(Saved data entries)
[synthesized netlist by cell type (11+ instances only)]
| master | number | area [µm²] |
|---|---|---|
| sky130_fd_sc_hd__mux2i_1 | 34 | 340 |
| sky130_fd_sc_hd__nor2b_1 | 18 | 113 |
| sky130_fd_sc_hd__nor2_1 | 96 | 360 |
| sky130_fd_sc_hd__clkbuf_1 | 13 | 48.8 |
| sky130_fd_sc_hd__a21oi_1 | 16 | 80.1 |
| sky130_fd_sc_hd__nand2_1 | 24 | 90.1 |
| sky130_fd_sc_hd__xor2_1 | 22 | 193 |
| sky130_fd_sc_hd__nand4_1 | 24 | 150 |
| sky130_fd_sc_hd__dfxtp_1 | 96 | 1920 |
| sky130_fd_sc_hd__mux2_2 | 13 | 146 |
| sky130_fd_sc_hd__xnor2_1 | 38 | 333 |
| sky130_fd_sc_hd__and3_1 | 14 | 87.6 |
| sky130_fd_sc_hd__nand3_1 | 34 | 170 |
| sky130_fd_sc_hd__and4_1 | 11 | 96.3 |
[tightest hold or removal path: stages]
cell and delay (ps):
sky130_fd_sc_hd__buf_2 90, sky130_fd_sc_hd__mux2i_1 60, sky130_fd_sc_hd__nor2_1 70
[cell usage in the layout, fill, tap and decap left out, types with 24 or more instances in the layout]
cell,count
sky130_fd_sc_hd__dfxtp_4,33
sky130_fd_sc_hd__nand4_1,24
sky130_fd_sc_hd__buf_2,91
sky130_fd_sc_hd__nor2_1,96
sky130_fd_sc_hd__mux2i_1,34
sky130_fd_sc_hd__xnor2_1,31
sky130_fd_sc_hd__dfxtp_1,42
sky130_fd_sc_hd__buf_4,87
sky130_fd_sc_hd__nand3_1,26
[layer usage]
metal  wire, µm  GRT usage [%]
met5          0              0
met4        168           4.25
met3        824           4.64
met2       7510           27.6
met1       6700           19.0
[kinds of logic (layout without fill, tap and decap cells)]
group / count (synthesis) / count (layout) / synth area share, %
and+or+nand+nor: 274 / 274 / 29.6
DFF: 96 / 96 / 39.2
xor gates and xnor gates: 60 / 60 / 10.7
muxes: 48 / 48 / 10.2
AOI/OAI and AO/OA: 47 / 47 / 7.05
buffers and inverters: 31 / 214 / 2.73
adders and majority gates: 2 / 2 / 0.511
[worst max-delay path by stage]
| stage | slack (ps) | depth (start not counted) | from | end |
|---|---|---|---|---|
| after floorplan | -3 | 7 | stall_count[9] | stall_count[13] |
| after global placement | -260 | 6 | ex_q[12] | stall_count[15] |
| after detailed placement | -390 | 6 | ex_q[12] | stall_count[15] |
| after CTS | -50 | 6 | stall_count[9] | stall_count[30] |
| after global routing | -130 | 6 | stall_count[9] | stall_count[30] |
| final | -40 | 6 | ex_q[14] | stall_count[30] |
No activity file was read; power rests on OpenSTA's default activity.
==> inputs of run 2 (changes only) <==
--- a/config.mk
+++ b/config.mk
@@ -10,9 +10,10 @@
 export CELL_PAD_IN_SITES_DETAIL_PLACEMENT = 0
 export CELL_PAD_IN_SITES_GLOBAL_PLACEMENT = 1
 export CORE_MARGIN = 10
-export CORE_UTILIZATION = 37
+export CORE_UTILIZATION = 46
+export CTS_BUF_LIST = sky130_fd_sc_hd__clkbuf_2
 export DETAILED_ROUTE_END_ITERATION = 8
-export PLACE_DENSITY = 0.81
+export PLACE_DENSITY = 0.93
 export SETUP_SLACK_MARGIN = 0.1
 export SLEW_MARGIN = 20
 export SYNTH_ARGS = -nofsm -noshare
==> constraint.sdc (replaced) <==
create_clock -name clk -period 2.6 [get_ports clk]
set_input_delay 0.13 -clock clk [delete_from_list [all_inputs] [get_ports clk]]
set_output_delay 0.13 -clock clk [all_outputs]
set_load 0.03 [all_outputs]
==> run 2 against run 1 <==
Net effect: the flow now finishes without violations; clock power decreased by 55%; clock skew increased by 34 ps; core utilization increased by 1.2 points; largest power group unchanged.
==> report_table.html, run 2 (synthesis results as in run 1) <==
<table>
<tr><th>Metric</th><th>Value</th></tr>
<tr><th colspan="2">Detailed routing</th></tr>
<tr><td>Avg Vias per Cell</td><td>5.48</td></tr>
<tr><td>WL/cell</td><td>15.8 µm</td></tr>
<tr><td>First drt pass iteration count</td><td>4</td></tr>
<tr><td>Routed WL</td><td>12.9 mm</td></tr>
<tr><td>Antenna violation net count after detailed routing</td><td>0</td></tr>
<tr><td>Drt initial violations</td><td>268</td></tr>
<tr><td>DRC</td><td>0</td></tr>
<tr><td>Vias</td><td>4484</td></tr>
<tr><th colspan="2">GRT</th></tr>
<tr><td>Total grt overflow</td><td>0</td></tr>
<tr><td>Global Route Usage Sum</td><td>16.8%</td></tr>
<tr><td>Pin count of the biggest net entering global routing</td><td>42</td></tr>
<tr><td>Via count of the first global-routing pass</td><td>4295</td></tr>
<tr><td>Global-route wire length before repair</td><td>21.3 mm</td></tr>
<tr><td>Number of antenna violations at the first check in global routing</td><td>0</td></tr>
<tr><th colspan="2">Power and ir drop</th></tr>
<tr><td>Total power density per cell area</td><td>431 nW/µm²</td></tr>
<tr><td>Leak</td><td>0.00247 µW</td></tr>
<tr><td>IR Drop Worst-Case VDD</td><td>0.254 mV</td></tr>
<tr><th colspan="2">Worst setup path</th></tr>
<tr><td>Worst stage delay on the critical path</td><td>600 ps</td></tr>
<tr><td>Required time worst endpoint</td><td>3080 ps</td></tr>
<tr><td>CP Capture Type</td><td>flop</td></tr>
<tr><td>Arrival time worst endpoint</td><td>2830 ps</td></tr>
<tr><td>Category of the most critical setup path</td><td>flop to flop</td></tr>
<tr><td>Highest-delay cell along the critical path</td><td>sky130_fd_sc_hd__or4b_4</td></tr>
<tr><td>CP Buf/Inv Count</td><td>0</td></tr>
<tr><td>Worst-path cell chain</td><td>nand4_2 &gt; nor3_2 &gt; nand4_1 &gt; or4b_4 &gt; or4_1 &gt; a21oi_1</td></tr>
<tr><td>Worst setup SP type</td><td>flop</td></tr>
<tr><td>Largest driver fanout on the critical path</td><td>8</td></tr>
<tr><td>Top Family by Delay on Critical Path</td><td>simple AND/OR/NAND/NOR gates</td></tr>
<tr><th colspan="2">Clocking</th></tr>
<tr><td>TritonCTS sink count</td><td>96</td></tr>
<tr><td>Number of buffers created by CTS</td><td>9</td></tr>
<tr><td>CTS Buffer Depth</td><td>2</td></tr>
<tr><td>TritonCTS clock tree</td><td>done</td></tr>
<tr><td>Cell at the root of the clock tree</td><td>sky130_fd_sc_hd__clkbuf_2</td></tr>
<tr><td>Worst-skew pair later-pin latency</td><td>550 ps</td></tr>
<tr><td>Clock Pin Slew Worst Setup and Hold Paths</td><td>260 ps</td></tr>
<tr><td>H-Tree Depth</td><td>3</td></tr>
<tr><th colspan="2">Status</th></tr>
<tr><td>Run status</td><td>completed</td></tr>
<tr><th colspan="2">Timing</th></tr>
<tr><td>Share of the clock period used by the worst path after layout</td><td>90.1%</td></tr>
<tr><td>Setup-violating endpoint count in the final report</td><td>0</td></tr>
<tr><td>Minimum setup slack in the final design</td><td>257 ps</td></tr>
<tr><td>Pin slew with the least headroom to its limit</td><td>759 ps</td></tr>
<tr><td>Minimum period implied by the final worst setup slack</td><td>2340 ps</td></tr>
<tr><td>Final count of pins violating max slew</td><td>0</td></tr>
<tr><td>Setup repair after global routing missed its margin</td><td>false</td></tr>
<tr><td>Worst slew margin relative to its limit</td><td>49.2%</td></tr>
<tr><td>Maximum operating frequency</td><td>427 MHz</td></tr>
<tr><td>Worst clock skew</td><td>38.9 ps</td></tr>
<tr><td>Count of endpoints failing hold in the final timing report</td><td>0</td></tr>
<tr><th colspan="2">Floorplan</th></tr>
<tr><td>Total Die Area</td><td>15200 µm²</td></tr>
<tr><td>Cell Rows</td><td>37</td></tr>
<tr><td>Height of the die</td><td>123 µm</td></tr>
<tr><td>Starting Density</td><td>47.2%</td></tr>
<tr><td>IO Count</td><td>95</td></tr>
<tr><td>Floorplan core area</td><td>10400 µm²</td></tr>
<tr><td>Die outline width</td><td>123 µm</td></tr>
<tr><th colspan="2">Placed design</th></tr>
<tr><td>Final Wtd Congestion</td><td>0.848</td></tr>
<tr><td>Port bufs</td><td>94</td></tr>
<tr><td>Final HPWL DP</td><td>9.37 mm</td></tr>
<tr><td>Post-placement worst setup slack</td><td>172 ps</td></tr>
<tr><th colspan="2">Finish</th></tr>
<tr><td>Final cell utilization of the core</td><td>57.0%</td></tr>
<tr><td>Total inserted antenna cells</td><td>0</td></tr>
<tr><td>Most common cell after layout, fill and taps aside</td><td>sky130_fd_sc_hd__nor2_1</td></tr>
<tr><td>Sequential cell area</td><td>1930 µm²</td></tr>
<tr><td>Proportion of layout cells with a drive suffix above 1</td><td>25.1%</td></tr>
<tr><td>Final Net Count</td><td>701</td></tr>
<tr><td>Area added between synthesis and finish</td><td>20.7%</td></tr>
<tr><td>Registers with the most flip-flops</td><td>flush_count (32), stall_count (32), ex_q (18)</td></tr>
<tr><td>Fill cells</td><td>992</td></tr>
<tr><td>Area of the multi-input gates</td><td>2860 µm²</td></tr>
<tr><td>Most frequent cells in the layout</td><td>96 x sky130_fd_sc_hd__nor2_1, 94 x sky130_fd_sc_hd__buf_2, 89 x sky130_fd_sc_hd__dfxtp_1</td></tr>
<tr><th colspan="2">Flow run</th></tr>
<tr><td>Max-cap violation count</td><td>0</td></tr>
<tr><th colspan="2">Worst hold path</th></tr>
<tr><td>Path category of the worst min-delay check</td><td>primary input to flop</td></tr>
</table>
==> config.mk <==
export PLATFORM = sky130hd
export DESIGN_NAME = counter_ctrl_flat
export DESIGN_NICKNAME = d
export VERILOG_FILES = /design/src/rtl/counter_ctrl_if.sv /design/src/rtl/counter_ctrl.sv /design/src/flat_wrapper.sv
export SDC_FILE = /design/constraint.sdc
export NUM_CORES = 1
export LEC_CHECK = 0
export ABC_AREA = 1
export CAP_MARGIN = 30
export CORE_MARGIN = 2
export CORE_UTILIZATION = 55
export DETAILED_ROUTE_END_ITERATION = 12
export PLACE_DENSITY = 0.94
export SYNTH_ARGS = -nofsm -noshare
export SYNTH_HDL_FRONTEND = slang
export SYNTH_SLANG_ARGS = --single-unit
==> constraint.sdc <==
create_clock -name clk_2 -period 4.2 [get_ports clk_2]
set_input_delay 0.84 -clock clk_2 [delete_from_list [all_inputs] [get_ports clk_2]]
set_output_delay 0.84 -clock clk_2 [all_outputs]
set_load 0.01 [all_outputs]
===== src/rtl/fp_pkg.sv =====
// fp_pkg: shared definitions for the IEEE754 narrowing datapath.
//   FP_FIELDS_T   - macro that declares a packed {sign, exp, mant} struct type
//   exp_offset()  - exponent bias for a given exponent width
//   FLG_*         - bit positions inside the 4-bit flag word {ovf, unf, inx, nan}
//   fp_class_e    - operand class carried from unpack to pack
`define FP_FIELDS_T(name, xw, mw) typedef struct packed { logic sign; logic [(xw)-1:0] exp; logic [(mw)-1:0] mant; } name

package fp_pkg;

  localparam int FLG_NAN = 0;
  localparam int FLG_INX = 1;
  localparam int FLG_UNF = 2;
  localparam int FLG_OVF = 3;

  typedef enum logic [1:0] {
    CL_NAN  = 2'd0,
    CL_INF  = 2'd1,
    CL_ZERO = 2'd2,
    CL_NORM = 2'd3
  } fp_class_e;

  // Bias of an IEEE754 exponent field of width w: 2^(w-1)-1.
  function automatic int exp_offset(input int w);
    return (1 << (w - 1)) - 1;
  endfunction

endpackage


===== src/rtl/fp_round_rne.sv =====
// fp_round_rne: combinational round-to-nearest-even for a normal result.
//   i_kept     - ONM retained mantissa bits
//   i_guard    - first discarded bit
//   i_sticky   - OR of all remaining discarded bits
//   i_ox       - rebiased output exponent (signed, INX+2 bits), known in range
//   o_mant     - rounded mantissa (zero when the increment carries out)
//   o_exp      - output exponent after a possible carry
//   o_carry    - mantissa increment carried out
//   o_inexact  - any discarded bit was set
//   o_overflow - carry pushed the exponent to the all-ones (infinity) code
module fp_round_rne
  import fp_pkg::*;
#(
  parameter int INX = 11,
  parameter int ONX = 8,
  parameter int ONM = 23
) (
  input  logic [ONM-1:0]        i_kept,
  input  logic                  i_guard,
  input  logic                  i_sticky,
  input  logic signed [INX+1:0] i_ox,
  output logic [ONM-1:0]        o_mant,
  output logic [ONX-1:0]        o_exp,
  output logic                  o_carry,
  output logic                  o_inexact,
  output logic                  o_overflow
);

  localparam logic signed [INX+1:0] OX_MAX = (INX+2)'((1 << ONX) - 1);

  logic           w_round_up;
  logic [ONM:0]   w_sum;
  logic signed [INX+1:0] w_ox_rnd;

  // Increment on guard unless it is an exact tie with an even kept value.
  always_comb begin
    w_round_up = i_guard & (i_sticky | i_kept[0]);
    w_sum      = {1'b0, i_kept} + {{ONM{1'b0}}, w_round_up};
    o_carry    = w_sum[ONM];
    o_mant     = w_sum[ONM-1:0];
    w_ox_rnd   = i_ox + $signed({{(INX+1){1'b0}}, o_carry});
    o_overflow = (w_ox_rnd >= OX_MAX);
    o_exp      = w_ox_rnd[ONX-1:0];
    o_inexact  = i_guard | i_sticky;
  end

endmodule
==> config.mk <==
export PLATFORM = sky130hd
export DESIGN_NAME = add_share_arbiter
export DESIGN_NICKNAME = d
export VERILOG_FILES = /design/src/rtl/add_share_arbiter.sv
export SDC_FILE = /design/constraint.sdc
export NUM_CORES = 1
export LEC_CHECK = 0
export ABC_CLOCK_PERIOD_IN_PS = 10800
export CAP_MARGIN = 10
export CORE_MARGIN = 3
export CORE_UTILIZATION = 46
export CTS_CLUSTER_DIAMETER = 200
export CTS_CLUSTER_SIZE = 8
export DETAILED_ROUTE_END_ITERATION = 7
export PLACE_DENSITY = 0.87
export SLEW_MARGIN = 40
export SYNTH_ARGS = -nofsm -noshare
export SYNTH_HDL_FRONTEND = slang
export SYNTH_SLANG_ARGS = --single-unit
export TNS_END_PERCENT = 10
==> constraint.sdc <==
create_clock -name clk -period 10.8 [get_ports clk]
set_clock_uncertainty 0.1 [all_clocks]
set_input_delay 3.24 -clock clk [delete_from_list [all_inputs] [get_ports clk]]
set_output_delay 3.24 -clock clk [all_outputs]
set_load 0.05 [all_outputs]
==> src/rtl/add_share_arbiter.sv <==
`default_nettype none
// ---------------------------------------------------------------------------
// add_share_arbiter : round-robin arbiter sharing one WIDTH-bit adder among
//                     NREQ requesters, registered and id-tagged response.
// Revision: 1.0
// ---------------------------------------------------------------------------
module add_share_arbiter #(
  parameter int WIDTH = 8,
  parameter int NREQ  = 4,
  parameter int IDW   = $clog2(NREQ),
  parameter int CNTW  = 16
) (
  input  logic                  clk,
  input  logic                  rst_n,
  input  logic [NREQ-1:0]       req_valid,
  input  logic [NREQ*WIDTH-1:0] req_a,
  input  logic [NREQ*WIDTH-1:0] req_b,
  output logic [NREQ-1:0]       req_ready,
  output logic                  rsp_valid,
  input  logic                  rsp_ready,
  output logic [WIDTH-1:0]      rsp_sum,
  output logic                  rsp_carry,
  output logic [IDW-1:0]        rsp_id,
  output logic                  busy,
  output logic [CNTW-1:0]       op_count
);

  typedef enum logic [0:0] {
    EMPTY = 1'b0,
    FULL  = 1'b1
  } state_t;

  state_t            state_q, state_d;
  logic [WIDTH-1:0]  sum_q, sum_d;
  logic              carry_q, carry_d;
  logic [IDW-1:0]    id_q, id_d;
  logic [IDW-1:0]    rr_ptr_q, rr_ptr_d;
  logic [CNTW-1:0]   op_count_q, op_count_d;

  logic              can_accept;
  logic              found;
  logic              accept;
  logic [IDW-1:0]    win;
  logic [IDW-1:0]    idx;
  int                idx_i;
  logic [WIDTH-1:0]  a_win, b_win;
  logic [WIDTH:0]    sum_full;
  logic [NREQ-1:0]   ready_c;

  assign can_accept = (state_q == EMPTY) | rsp_ready;

  // First valid requester at or after rr_ptr, wrapping at NREQ-1.
  always_comb begin
    found = 1'b0;
    win   = '0;
    idx   = '0;
    idx_i = 0;
    for (int k = 0; k < NREQ; k++) begin
      idx_i = int'(rr_ptr_q) + k;
      if (idx_i >= NREQ) begin
        idx_i = idx_i - NREQ;
      end
      idx = IDW'(idx_i);
      if (!found && req_valid[idx]) begin
        found = 1'b1;
        win   = idx;
      end
    end
  end

  always_comb begin
    a_win   = '0;
    b_win   = '0;
    ready_c = '0;
    for (int i = 0; i < NREQ; i++) begin
      if (win == IDW'(i)) begin
        a_win = req_a[i*WIDTH +: WIDTH];
        b_win = req_b[i*WIDTH +: WIDTH];
      end
      // Held low during reset so no requester sees a spurious accept.
      ready_c[i] = rst_n & found & can_accept & (win == IDW'(i));
    end
  end

  assign accept   = found & can_accept;
  assign sum_full = {1'b0, a_win} + {1'b0, b_win};

  always_comb begin
    state_d    = state_q;
    sum_d      = sum_q;
    carry_d    = carry_q;
    id_d       = id_q;
    rr_ptr_d   = rr_ptr_q;
    op_count_d = op_count_q;

    if (accept) begin
      state_d  = FULL;
      sum_d    = sum_full[WIDTH-1:0];
      carry_d  = sum_full[WIDTH];
      id_d     = win;
      rr_ptr_d = (win == IDW'(NREQ-1)) ? '0 : win + 1'b1;
    end else if (rsp_ready) begin
      state_d = EMPTY;
    end

    if ((state_q == FULL) && rsp_ready && (op_count_q != {CNTW{1'b1}})) begin
      op_count_d = op_count_q + 1'b1;
    end
  end

  always_ff @(posedge clk or negedge rst_n) begin
    if (!rst_n) begin
      state_q    <= EMPTY;
      sum_q      <= '0;
      carry_q    <= 1'b0;
      id_q       <= '0;
      rr_ptr_q   <= '0;
      op_count_q <= '0;
    end else begin
      state_q    <= state_d;
      sum_q      <= sum_d;
      carry_q    <= carry_d;
      id_q       <= id_d;
      rr_ptr_q   <= rr_ptr_d;
      op_count_q <= op_count_d;
    end
  end

  assign req_ready = ready_c;
  assign rsp_valid = (state_q == FULL);
  assign rsp_sum   = sum_q;
  assign rsp_carry = carry_q;
  assign rsp_id    = id_q;
  assign busy      = (state_q == FULL) & ~rsp_ready;
  assign op_count  = op_count_q;

endmodule
`default_nettype wire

§ AIM OF THE TASK:
Please give the number of lines in the entries above that hold "limit", with no other text.

§ WORKED SOLUTION:
2